有限元SN中子输运模拟的区域分解并行

确定论中子输运方法具有计算速度快、可获取物理量的精细场分布、可高效多物理耦合等优点，随着有限元方法在中子输运模拟中的应用，复杂几何结构、大尺度下的屏蔽问题和临界问题都能得到高保真建模和分析。离散纵标（S_N）法是求解中子输运方程的有效数值方法，基于OpenMP并行机制对各独立离散方向进行并行求解，可提高S_N输运模拟的计算速度，但并行规模较有限。对几何空间进行区域分解并采用MPI并行机制，可实现大规模并行扩展，进而实现对大型问题的高精度快速求解。本文采用并行自适应非结构网格应用框架JAUMIN进行区域分解和进程间通信，通过并行S_N扫描实现了自主有限元输运程序ENTER的高效并行，完成正确性检验后在天河Ⅱ号超级计算机上使用1 440个CPU核完成了1.43×10⁷网格单元、2.81×10⁹自由度规模问题的测试，计算时间约7.4 h。表明该程序具备了有效模拟大型复杂结构中子输运问题的能力，具有一定工程应用价值。

Parallelization of Finite Element SN Neutron Transport Simulation Based on Domain Decomposition

The deterministic neutron transport method has the advantage of fast calculation speed, and is capable of giving fine field distribution of physical parameters and simulating multi-physics coupling efficiently. With the application of finite element method in neutron transport calculation, high fidelity modeling and simulation can be performed for complex geometric structures and large scale radiation shielding and criticality calculation. The discrete ordinate (S_N) algorithm is an efficient method in solving the Boltzmann neutron transport equation, and the parallelization of independent ordinate directions can be easily realized by the OpenMP scheme, but the speedup effect is limited by the number of discrete ordinate directions and the computation resources on single computer node or workstation. In order to improve the calculation speed further, the geometry domain decomposition method and the MPI parallel computing scheme can be applied to extend the parallel computing capability. The domain decomposition and communication between processes were accomplished by utilizing the parallel adaptive unstructured meshes applications infrastructure JAUMIN. And the parallelization of the formerly developed finite elementS_N neutron transport code ENTER was realized by implementing the parallelS_N sweeping algorithm.
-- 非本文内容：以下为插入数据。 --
Background: an optimization exercise with open tools, aiming at small area, a short achievable clock period and few clock cycles per item. Do not read the settings as production practice.
In this exercise RTL edits were held to simulation tests only and were not proved equivalent to the original.
No activity file was given, so power comes from the tool's default toggle rates.

--- flow/design.v ---
`timescale 1ns/1ps
`default_nettype none
module booth_pp_gen
(
  input  wire                clk,
  input  wire                rst_n,
  input  wire                issue_valid,    
  input  wire [31:0] x,          
  input  wire [31:0] y,          
  output logic               pp_valid,
  output logic [16:0][63:0] pp_table
);
  logic [34:0] xa;     
  logic [16:0] neg;    
  logic [16:0] one;    
  logic [16:0] two;    
  always_comb
  begin
    xa = {2'b00, x, 1'b0};
    for (int k = 0; k < 17; k++)
    begin
      case (xa[2*k+2 -: 3])
        3'b000,
        3'b111:  {neg[k], two[k], one[k]} = 3'b0_0_0;   
        3'b001,
        3'b010:  {neg[k], two[k], one[k]} = 3'b0_0_1;   
        3'b011:  {neg[k], two[k], one[k]} = 3'b0_1_0;   
        3'b100:  {neg[k], two[k], one[k]} = 3'b1_1_0;   
        3'b101,
        3'b110:  {neg[k], two[k], one[k]} = 3'b1_0_1;   
        default: {neg[k], two[k], one[k]} = 3'b0_0_0;
      endcase
    end
  end
  logic [32:0]        mag;     
  logic [32:0]        pp;      
  logic [67:0]        wide;    
  logic [16:0][63:0] pp_d;
  always_comb
  begin
    pp_d = '0;
    for (int k = 0; k < 17; k++)
    begin
      case ({two[k], one[k]})
        2'b10:   mag = {y, 1'b0};
        2'b01:   mag = {1'b0, y};
        default: mag = '0;
      endcase
      pp = neg[k] ? ~mag : mag;
      wide = '0;
      wide[2*k +: 33] = pp;           
      if (k == 0)
      begin
        wide[33 +: 3] = {~neg[0], neg[0], neg[0]};
      end
      else
      begin
        wide[2*k+33] = ~neg[k];       
        wide[2*k+34] = 1'b1;          
        wide[2*k-2]  = neg[k-1];      
      end
      pp_d[k] = wide[63:0];           
    end
  end
  always_ff @(posedge clk or negedge rst_n)
  begin
    if (!rst_n)
      pp_valid <= 1'b0;
    else
      pp_valid <= issue_valid;
  end
  always_ff @(posedge clk)
  begin
    if (issue_valid)
      pp_table <= pp_d;
  end
endmodule
`default_nettype wire
`timescale 1ns/1ps
`default_nettype none
module csa_tree
(
  input  wire                clk,
  input  wire                rst_n,
  input  wire                pp_valid,
  input  wire [16:0][63:0] pp_table,    
  output logic               prod_valid,
  output logic [63:0]  prod
);
  function automatic logic [127:0] csa32
  (
    input logic [63:0] a,
    input logic [63:0] b,
    input logic [63:0] c
  );
    logic [63:0] s;
    logic [63:0] cy;
    s  = a ^ b ^ c;
    cy = ((a & b) | (a & c) | (b & c)) << 1;    
    csa32 = {s, cy};
  endfunction
  function automatic logic [127:0] csa42
  (
    input logic [63:0] a,
    input logic [63:0] b,
    input logic [63:0] c,
    input logic [63:0] d
  );
    logic [127:0] lo;
    logic [127:0] hi;
    lo = csa32(b, c, d);
    hi = csa32(a, lo[127:64], lo[63:0]);    
    csa42 = hi;
  endfunction
  logic [3:0][127:0] lvl1;    
  logic [1:0][127:0] lvl2;    
  always_comb
  begin
    for (int i = 0; i < 4; i++)
    begin
      lvl1[i] = csa42(pp_table[4*i], pp_table[4*i+1],
                      pp_table[4*i+2], pp_table[4*i+3]);
    end
    for (int i = 0; i < 2; i++)
    begin
      lvl2[i] = csa42(lvl1[2*i][127:64], lvl1[2*i][63:0],
                      lvl1[2*i+1][127:64], lvl1[2*i+1][63:0]);
    end
  end
  logic [4:0][63:0] s2_row;
  logic             s2_valid;
  always_ff @(posedge clk or negedge rst_n)
  begin
    if (!rst_n)
      s2_valid <= 1'b0;
    else
      s2_valid <= pp_valid;
  end
  always_ff @(posedge clk)
  begin
    if (pp_valid)
    begin
      s2_row[0] <= lvl2[0][127:64];
      s2_row[1] <= lvl2[0][63:0];
      s2_row[2] <= lvl2[1][127:64];
      s2_row[3] <= lvl2[1][63:0];
      s2_row[4] <= pp_table[16];    
    end
  end
  logic [127:0] lvl3;
  logic [127:0] lvl4;
  logic [63:0]  sum_d;
  always_comb
  begin
    lvl3  = csa42(s2_row[0], s2_row[1], s2_row[2], s2_row[3]);
    lvl4  = csa32(lvl3[127:64], lvl3[63:0], s2_row[4]);    
    sum_d = lvl4[127:64] + lvl4[63:0];                     
  end
  always_ff @(posedge clk or negedge rst_n)
  begin
    if (!rst_n)
      prod_valid <= 1'b0;
    else
      prod_valid <= s2_valid;
  end
  always_ff @(posedge clk)
  begin
    if (s2_valid)
      prod <= sum_d;
  end
endmodule
`default_nettype wire
`timescale 1ns/1ps
`default_nettype none
module mul_ctrl
(
  input  wire                          clk,
  input  wire                          rst_n,
  input  wire [5-1:0]    awaddr,
  input  wire                          awvalid,
  output logic                         awready,
  input  wire [31:0]                   wdata,
  input  wire                          wvalid,
  output logic                         wready,
  output logic                         bvalid,
  output logic [1:0]           bresp,
  input  wire                          bready,
  input  wire [5-1:0]    araddr,
  input  wire                          arvalid,
  output logic                         arready,
  output logic                         rvalid,
  output logic [31:0]                  rdata,
  output logic [1:0]           rresp,
  input  wire                          rready,
  output logic                         issue_valid,
  output logic [31:0]            x,
  output logic [31:0]            y,
  input  wire                          prod_valid,
  input  wire [63:0]       prod
);
  logic                       aw_w_rdy;    
  logic                       wr_en;       
  logic                       wr_hit;      
  logic                       ar_rdy;
  logic                       rd_en;
  logic [31:0]                rd_word;
  logic [1:0]         rd_resp;
  logic [3-1:0] inflight;    
  logic                       busy;
  logic                       done;        
  logic [63:0]          prod_q;      
  logic [31:0]                count;
  assign awready = aw_w_rdy;
  assign wready  = aw_w_rdy;
  assign wr_en   = aw_w_rdy & awvalid & wvalid;
  always_comb
  begin
    case (awaddr)
      5'h00,
      5'h04,
      5'h08,
      5'h0C,
      5'h10,
      5'h14: wr_hit = 1'b1;    
      default:        wr_hit = 1'b0;
    endcase
  end
  always_ff @(posedge clk or negedge rst_n)
  begin
    if (!rst_n)
    begin
      aw_w_rdy    <= 1'b0;
      bvalid      <= 1'b0;
      bresp       <= 2'b00;
      issue_valid <= 1'b0;
      x           <= '0;
      y           <= '0;
    end
    else
    begin
      aw_w_rdy    <= ~aw_w_rdy & awvalid & wvalid & ~bvalid;
      issue_valid <= wr_en & (awaddr == 5'h08) & wdata[0];
      if (wr_en)
      begin
        bvalid <= 1'b1;
        bresp  <= wr_hit ? 2'b00 : 2'b10;
        if (awaddr == 5'h00)
          x <= wdata;
        if (awaddr == 5'h04)
          y <= wdata;
      end
      else if (bvalid && bready)
        bvalid <= 1'b0;
    end
  end
  assign arready = ar_rdy;
  assign rd_en   = ar_rdy & arvalid;
  always_comb
  begin
    rd_word = '0;
    rd_resp = 2'b00;
    case (araddr)
      5'h00:       rd_word = x;
      5'h04:       rd_word = y;
      5'h08:    rd_word = {30'd0, done, busy};
      5'h0C: rd_word = prod_q[31:0];
      5'h10: rd_word = prod_q[63:32];
      5'h14:   rd_word = count;
      default:          rd_resp = 2'b10;    
    endcase
  end
  always_ff @(posedge clk or negedge rst_n)
  begin
    if (!rst_n)
    begin
      ar_rdy <= 1'b0;
      rvalid <= 1'b0;
      rdata  <= '0;
      rresp  <= 2'b00;
    end
    else
    begin
      ar_rdy <= ~ar_rdy & arvalid & ~rvalid;
      if (rd_en)
      begin
        rvalid <= 1'b1;
        rdata  <= rd_word;    
        rresp  <= rd_resp;
      end
      else if (rvalid && rready)
        rvalid <= 1'b0;
    end
  end
  assign busy = issue_valid | (|inflight);
  always_ff @(posedge clk or negedge rst_n)
  begin
    if (!rst_n)
    begin
      inflight <= '0;
      done     <= 1'b0;
      prod_q   <= '0;
      count    <= '0;
    end
    else
    begin
      inflight <= {inflight[3-2:0], issue_valid};
      if (rd_en && araddr == 5'h08)
        done <= 1'b0;                    
      if (prod_valid)
      begin
        prod_q <= prod;                  
        count  <= count + 32'd1;
        done   <= 1'b1;                  
      end
    end
  end
endmodule
`default_nettype wire
`timescale 1ns/1ps
`default_nettype none
module mul_top
(
  input  wire                          clk,
  input  wire                          rst_n,
  input  wire [5-1:0]    awaddr,
  input  wire                          awvalid,
  output logic                         awready,
  input  wire [31:0]                   wdata,
  input  wire                          wvalid,
  output logic                         wready,
  output logic                         bvalid,
  output logic [1:0]           bresp,
  input  wire                          bready,
  input  wire [5-1:0]    araddr,
  input  wire                          arvalid,
  output logic                         arready,
  output logic                         rvalid,
  output logic [31:0]                  rdata,
  output logic [1:0]           rresp,
  input  wire                          rready
);
  logic               issue_valid;
  logic [31:0]  x;
  logic [31:0]  y;
  logic               pp_valid;      
  logic [16:0][63:0] pp_table;
  logic               prod_valid;    
  logic [63:0]  prod;
  mul_ctrl i_ctrl
  (
    .clk         (clk),
    .rst_n       (rst_n),
    .awaddr      (awaddr),
    .awvalid     (awvalid),
    .awready     (awready),
    .wdata       (wdata),
    .wvalid      (wvalid),
    .wready      (wready),
    .bvalid      (bvalid),
    .bresp       (bresp),
    .bready      (bready),
    .araddr      (araddr),
    .arvalid     (arvalid),
    .arready     (arready),
    .rvalid      (rvalid),
    .rdata       (rdata),
    .rresp       (rresp),
    .rready      (rready),
    .issue_valid (issue_valid),
    .x           (x),
    .y           (y),
    .prod_valid  (prod_valid),
    .prod        (prod)
  );
  booth_pp_gen i_booth
  (
    .clk         (clk),
    .rst_n       (rst_n),
    .issue_valid (issue_valid),
    .x           (x),
    .y           (y),
    .pp_valid    (pp_valid),
    .pp_table    (pp_table)
  );
  csa_tree i_tree
  (
    .clk         (clk),
    .rst_n       (rst_n),
    .pp_valid    (pp_valid),
    .pp_table    (pp_table),
    .prod_valid  (prod_valid),
    .prod        (prod)
  );
endmodule
`default_nettype wire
After verifying this parallel code on a workstation, several large scale problems on Tianhe-Ⅱ supercomputer with 1 440 CPUs were tested at most. The largest number of elements and degree of freedom were approximately 1.43×10⁷ and 2.81×10⁹, respectively, which cost simulation time of 7.4 h. The newly developed parallel neutron transport code ENTER has the capability of efficiently simulating large scale and complex geometry problems.